TASK — Please quote exactly the lines below from the line containing "input logic rst_n;" to the line containing "input wire logic [$bits(lif_i.line_x1_valid)-1:0]", both lines included, and nothing else.

INFORMATION SUPPLIED —
----

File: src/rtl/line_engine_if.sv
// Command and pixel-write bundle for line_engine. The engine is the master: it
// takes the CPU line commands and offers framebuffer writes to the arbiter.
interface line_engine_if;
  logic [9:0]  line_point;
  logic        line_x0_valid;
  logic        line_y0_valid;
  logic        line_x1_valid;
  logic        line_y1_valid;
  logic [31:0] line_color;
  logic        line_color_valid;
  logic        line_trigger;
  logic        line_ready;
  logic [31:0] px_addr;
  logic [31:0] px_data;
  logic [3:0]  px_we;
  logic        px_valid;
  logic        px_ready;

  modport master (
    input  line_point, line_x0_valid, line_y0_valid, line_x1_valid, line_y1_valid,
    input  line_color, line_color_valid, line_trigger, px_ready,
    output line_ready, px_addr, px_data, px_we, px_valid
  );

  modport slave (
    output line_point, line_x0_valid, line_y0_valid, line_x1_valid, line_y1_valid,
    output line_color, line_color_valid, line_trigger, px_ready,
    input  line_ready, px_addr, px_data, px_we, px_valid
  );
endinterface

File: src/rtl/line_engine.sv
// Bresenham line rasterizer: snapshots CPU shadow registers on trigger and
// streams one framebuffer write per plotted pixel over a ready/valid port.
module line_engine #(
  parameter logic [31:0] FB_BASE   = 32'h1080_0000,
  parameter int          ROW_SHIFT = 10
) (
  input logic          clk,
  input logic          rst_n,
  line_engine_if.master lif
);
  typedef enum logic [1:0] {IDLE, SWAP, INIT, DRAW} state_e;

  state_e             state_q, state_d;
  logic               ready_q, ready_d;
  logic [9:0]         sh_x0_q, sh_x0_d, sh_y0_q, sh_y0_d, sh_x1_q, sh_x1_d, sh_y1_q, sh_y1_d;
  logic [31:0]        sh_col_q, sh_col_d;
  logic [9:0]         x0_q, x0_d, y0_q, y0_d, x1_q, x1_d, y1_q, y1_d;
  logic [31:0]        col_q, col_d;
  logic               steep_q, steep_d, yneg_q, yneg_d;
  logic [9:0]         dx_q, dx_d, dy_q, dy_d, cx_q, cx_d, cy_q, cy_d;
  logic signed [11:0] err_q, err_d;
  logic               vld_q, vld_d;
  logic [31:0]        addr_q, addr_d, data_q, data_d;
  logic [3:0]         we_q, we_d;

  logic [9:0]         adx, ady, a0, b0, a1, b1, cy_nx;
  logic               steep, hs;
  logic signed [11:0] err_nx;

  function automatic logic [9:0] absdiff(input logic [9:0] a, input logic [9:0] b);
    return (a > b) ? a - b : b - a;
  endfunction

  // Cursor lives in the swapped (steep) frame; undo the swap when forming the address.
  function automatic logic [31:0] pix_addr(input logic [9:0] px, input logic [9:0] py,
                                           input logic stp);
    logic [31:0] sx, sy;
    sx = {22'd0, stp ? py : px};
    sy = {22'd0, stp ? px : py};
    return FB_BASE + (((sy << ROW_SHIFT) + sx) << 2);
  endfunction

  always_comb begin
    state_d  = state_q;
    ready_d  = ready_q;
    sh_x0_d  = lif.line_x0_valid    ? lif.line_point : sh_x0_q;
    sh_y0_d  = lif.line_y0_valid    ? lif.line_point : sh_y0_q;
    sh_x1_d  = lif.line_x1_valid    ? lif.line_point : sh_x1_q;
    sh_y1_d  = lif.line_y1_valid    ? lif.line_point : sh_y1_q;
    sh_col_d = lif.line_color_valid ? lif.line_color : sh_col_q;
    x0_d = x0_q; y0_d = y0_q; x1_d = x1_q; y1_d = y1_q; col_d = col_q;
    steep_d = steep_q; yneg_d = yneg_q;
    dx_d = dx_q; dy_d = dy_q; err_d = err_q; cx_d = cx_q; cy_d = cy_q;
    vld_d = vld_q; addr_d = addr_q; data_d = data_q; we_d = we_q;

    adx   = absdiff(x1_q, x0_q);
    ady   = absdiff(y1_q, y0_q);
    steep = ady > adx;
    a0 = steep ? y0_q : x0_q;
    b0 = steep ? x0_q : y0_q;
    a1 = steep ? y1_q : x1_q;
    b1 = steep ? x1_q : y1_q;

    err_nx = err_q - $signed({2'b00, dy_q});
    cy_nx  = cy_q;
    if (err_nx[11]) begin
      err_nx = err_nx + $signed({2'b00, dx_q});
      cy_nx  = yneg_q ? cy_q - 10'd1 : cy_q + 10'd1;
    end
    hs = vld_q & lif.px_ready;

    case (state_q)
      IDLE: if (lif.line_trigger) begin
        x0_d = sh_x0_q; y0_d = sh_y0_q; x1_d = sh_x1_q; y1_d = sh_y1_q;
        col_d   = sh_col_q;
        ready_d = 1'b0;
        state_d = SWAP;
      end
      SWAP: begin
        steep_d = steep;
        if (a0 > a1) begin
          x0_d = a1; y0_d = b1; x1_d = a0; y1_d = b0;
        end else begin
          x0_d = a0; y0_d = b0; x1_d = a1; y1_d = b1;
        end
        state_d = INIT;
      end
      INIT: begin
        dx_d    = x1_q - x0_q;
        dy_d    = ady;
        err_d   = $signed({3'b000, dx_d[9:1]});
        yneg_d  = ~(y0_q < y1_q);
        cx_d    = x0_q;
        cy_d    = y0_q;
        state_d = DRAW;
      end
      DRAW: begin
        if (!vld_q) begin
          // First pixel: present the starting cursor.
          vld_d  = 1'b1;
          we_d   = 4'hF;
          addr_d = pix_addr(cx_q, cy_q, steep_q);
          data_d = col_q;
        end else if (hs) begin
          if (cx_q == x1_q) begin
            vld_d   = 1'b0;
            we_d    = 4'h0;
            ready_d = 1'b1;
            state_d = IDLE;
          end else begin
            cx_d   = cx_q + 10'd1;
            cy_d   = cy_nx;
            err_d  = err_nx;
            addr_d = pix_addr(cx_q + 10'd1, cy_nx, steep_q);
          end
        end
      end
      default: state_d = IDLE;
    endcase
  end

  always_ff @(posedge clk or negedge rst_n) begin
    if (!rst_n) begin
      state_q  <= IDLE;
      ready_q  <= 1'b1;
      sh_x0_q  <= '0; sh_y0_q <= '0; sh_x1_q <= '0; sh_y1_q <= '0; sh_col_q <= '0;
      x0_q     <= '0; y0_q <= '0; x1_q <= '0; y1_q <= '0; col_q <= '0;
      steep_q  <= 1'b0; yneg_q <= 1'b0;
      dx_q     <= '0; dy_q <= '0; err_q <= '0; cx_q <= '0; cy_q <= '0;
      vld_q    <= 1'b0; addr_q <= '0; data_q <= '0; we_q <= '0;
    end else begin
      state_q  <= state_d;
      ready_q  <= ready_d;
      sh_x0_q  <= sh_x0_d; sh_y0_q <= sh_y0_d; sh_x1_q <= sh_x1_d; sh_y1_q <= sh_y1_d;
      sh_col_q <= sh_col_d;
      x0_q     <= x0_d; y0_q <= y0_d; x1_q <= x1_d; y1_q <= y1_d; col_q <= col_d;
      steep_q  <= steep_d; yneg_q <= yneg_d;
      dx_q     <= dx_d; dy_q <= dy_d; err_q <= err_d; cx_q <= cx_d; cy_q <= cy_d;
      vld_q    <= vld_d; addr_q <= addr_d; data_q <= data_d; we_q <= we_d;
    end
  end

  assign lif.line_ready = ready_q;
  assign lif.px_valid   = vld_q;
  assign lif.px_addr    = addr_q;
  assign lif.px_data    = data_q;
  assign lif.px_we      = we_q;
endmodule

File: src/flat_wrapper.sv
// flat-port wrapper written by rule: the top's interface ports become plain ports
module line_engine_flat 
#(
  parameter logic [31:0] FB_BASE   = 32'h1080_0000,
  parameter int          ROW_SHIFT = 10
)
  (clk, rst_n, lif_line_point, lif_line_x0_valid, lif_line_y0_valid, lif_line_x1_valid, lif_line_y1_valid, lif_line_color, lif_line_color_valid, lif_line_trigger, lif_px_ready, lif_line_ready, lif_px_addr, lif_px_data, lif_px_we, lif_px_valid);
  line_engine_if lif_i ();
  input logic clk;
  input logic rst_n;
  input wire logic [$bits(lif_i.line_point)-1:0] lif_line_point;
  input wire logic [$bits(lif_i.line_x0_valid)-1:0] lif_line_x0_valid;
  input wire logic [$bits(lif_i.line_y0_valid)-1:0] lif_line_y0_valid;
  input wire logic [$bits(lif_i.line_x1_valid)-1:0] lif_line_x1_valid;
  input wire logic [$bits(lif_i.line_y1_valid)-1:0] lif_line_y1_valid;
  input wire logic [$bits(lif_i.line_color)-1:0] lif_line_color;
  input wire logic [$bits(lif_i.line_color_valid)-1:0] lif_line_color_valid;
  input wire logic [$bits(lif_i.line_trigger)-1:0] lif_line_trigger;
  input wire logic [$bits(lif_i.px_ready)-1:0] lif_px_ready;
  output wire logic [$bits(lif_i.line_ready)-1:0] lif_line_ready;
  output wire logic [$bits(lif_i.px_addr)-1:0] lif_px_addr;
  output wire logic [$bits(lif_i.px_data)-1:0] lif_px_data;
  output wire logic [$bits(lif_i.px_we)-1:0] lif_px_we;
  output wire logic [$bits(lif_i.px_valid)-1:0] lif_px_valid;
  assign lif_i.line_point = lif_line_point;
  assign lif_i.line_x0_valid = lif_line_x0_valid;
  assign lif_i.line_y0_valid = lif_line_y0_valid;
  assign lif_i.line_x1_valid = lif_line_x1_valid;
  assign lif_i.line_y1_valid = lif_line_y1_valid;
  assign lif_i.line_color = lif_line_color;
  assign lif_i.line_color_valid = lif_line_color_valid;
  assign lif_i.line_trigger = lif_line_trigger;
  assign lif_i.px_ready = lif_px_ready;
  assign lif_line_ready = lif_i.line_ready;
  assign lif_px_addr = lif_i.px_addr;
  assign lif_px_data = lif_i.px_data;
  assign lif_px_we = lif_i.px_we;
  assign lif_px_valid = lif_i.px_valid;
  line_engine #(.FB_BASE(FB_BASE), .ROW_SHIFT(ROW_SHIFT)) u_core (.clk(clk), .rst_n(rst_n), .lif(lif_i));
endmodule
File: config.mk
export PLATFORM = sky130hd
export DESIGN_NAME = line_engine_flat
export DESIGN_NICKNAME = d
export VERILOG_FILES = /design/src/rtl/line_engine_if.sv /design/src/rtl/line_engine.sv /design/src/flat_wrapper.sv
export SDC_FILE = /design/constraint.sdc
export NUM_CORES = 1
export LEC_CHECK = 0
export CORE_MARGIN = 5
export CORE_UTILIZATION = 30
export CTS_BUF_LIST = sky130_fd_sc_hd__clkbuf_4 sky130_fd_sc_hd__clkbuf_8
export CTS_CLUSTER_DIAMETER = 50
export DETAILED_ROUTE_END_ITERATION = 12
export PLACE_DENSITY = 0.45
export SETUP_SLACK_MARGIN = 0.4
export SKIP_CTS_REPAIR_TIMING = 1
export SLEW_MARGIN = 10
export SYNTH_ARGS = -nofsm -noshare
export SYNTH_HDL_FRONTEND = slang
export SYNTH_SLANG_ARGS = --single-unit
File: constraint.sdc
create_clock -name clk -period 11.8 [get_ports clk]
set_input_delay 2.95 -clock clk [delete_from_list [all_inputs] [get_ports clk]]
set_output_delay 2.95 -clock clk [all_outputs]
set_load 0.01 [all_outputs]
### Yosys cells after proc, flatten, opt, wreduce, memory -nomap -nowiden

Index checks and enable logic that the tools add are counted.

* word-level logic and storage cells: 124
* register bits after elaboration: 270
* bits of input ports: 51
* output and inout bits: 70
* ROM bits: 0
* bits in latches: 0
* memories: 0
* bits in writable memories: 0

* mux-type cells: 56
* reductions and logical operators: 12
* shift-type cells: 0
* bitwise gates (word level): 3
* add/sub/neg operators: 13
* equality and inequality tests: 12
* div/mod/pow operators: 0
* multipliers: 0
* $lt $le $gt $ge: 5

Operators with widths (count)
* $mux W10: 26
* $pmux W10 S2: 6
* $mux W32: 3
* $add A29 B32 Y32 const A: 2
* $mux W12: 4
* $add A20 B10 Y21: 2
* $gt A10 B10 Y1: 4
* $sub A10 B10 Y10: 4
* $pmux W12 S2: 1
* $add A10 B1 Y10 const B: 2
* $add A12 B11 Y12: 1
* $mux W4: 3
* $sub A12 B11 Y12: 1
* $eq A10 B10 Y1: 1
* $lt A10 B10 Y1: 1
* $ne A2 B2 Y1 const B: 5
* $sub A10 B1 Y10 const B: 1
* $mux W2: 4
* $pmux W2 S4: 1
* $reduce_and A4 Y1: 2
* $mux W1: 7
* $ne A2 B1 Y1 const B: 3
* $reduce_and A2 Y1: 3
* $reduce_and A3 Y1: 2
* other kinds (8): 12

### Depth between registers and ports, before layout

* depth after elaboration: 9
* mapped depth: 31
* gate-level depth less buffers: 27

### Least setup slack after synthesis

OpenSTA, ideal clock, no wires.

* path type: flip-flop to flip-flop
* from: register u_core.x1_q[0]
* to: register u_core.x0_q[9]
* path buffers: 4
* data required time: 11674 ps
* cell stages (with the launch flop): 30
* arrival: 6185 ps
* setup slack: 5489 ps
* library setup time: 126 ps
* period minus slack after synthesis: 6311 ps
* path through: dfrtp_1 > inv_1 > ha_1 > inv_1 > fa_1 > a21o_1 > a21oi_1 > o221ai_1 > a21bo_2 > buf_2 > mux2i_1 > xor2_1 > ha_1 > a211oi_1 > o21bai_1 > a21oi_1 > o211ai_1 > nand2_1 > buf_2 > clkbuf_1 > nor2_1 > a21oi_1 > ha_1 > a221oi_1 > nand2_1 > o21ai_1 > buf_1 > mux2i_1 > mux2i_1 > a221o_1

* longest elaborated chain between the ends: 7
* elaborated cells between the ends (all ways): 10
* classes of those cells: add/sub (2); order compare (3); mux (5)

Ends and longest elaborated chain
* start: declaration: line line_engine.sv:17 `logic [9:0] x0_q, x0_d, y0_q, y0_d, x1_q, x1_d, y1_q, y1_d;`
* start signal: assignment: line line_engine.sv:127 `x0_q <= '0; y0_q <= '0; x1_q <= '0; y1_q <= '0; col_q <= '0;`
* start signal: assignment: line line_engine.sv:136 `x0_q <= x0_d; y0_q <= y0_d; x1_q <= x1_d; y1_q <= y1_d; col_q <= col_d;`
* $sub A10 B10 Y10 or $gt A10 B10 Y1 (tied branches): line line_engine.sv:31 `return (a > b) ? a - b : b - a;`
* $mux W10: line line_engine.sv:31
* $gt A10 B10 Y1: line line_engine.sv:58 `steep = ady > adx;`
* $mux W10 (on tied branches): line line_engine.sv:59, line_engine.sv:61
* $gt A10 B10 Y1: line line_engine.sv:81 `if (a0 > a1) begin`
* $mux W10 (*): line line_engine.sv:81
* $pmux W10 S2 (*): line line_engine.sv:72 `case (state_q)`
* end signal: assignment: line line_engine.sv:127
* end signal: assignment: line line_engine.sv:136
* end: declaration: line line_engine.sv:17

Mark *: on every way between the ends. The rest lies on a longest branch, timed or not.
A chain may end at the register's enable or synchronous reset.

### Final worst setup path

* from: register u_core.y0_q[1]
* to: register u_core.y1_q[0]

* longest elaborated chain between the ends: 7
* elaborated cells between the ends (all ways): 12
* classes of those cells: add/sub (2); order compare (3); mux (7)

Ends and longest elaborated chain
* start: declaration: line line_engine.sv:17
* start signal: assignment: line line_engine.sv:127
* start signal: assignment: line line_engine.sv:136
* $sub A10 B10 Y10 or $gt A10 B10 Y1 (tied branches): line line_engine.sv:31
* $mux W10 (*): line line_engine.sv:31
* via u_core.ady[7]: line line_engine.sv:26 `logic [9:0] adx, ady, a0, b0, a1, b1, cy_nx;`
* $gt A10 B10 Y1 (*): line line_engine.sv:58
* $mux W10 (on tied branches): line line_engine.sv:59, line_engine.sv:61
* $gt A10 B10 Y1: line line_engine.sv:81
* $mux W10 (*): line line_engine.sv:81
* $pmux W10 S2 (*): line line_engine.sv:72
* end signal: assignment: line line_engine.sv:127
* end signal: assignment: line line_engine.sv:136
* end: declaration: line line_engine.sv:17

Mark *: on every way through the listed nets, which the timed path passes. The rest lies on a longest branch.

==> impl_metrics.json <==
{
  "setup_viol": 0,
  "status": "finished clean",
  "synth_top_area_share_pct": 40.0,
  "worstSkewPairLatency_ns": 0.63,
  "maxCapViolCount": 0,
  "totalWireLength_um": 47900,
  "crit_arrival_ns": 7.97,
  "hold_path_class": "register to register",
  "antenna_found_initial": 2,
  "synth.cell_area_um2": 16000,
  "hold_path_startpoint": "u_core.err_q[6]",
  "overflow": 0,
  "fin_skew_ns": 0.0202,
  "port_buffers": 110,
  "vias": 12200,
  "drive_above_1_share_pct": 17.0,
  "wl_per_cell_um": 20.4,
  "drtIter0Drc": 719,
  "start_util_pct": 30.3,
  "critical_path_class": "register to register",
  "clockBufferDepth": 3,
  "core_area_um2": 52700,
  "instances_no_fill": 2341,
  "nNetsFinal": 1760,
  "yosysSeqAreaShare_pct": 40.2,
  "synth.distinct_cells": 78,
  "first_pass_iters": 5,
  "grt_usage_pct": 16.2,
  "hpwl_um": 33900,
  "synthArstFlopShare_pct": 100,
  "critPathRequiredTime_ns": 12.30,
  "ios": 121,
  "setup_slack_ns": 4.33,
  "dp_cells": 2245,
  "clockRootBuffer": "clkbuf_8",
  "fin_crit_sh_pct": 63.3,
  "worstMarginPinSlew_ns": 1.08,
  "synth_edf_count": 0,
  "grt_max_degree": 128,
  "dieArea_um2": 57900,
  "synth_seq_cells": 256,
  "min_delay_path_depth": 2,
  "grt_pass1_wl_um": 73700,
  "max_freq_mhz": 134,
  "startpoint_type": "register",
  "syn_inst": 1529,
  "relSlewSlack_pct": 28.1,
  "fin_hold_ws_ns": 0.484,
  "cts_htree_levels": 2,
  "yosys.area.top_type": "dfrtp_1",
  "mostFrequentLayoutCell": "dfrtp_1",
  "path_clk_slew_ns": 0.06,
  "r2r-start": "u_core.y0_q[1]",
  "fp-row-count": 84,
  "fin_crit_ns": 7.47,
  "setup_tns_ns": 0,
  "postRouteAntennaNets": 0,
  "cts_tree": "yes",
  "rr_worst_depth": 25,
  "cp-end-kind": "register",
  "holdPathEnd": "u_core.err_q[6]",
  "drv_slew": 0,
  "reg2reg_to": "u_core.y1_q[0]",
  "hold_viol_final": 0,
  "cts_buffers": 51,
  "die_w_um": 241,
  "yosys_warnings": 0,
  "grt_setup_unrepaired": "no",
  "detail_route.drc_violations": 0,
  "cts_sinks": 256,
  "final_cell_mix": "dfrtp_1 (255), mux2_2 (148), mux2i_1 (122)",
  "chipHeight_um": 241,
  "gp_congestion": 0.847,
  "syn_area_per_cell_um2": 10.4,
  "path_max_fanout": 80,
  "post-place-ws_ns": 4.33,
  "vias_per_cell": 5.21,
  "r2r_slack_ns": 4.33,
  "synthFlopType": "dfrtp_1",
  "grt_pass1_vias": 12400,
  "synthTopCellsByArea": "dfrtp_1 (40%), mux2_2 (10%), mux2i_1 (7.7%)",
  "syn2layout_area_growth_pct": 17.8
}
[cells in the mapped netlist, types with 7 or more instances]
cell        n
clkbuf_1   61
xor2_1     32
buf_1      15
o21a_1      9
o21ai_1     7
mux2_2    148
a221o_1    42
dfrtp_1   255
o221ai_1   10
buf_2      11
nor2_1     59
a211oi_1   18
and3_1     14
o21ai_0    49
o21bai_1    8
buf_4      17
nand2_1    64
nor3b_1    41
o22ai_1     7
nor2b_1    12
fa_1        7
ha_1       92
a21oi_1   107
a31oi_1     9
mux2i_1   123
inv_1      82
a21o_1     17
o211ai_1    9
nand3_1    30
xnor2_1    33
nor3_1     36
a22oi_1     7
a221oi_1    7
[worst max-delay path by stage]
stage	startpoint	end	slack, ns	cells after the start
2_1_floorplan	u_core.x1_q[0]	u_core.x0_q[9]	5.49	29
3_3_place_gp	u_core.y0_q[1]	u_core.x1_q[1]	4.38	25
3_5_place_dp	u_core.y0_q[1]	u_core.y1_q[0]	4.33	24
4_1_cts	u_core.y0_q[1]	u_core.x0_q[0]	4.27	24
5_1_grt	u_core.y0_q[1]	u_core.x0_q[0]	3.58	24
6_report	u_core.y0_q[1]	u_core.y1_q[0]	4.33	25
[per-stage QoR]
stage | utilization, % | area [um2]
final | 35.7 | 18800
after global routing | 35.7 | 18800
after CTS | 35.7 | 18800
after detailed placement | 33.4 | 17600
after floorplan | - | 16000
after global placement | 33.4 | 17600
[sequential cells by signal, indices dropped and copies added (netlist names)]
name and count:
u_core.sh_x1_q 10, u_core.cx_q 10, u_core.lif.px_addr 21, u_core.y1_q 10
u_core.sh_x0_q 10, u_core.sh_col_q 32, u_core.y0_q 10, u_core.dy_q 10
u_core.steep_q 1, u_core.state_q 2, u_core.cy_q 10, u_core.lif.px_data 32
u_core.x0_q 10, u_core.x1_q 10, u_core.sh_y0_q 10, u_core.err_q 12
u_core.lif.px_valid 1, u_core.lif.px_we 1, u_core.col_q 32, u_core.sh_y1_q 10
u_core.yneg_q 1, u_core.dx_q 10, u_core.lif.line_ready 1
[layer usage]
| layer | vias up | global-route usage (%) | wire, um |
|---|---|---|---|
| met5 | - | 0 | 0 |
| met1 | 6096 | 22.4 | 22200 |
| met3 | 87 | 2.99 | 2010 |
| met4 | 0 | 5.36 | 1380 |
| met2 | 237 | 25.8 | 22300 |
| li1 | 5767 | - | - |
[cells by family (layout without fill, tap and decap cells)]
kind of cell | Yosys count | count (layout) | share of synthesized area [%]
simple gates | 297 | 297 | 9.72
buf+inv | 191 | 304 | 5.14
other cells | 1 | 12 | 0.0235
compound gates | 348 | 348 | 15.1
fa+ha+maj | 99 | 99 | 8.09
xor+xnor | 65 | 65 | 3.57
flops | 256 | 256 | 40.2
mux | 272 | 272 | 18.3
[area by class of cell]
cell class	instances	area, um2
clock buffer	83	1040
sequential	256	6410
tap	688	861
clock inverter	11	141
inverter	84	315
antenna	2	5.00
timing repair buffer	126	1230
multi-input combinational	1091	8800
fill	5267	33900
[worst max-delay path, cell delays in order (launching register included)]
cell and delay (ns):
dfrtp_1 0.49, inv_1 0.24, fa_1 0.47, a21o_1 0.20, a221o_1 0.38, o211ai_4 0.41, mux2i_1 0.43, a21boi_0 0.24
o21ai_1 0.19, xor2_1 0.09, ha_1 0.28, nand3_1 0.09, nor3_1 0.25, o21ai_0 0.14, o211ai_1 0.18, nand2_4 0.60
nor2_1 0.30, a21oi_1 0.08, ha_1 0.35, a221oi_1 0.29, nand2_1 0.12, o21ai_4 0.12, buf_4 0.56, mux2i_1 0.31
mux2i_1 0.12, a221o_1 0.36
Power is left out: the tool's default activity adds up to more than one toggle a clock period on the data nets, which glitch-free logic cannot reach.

----

EXERCISE SOLUTION —
  input logic rst_n;
  input wire logic [$bits(lif_i.line_point)-1:0] lif_line_point;
  input wire logic [$bits(lif_i.line_x0_valid)-1:0] lif_line_x0_valid;
  input wire logic [$bits(lif_i.line_y0_valid)-1:0] lif_line_y0_valid;
  input wire logic [$bits(lif_i.line_x1_valid)-1:0] lif_line_x1_valid;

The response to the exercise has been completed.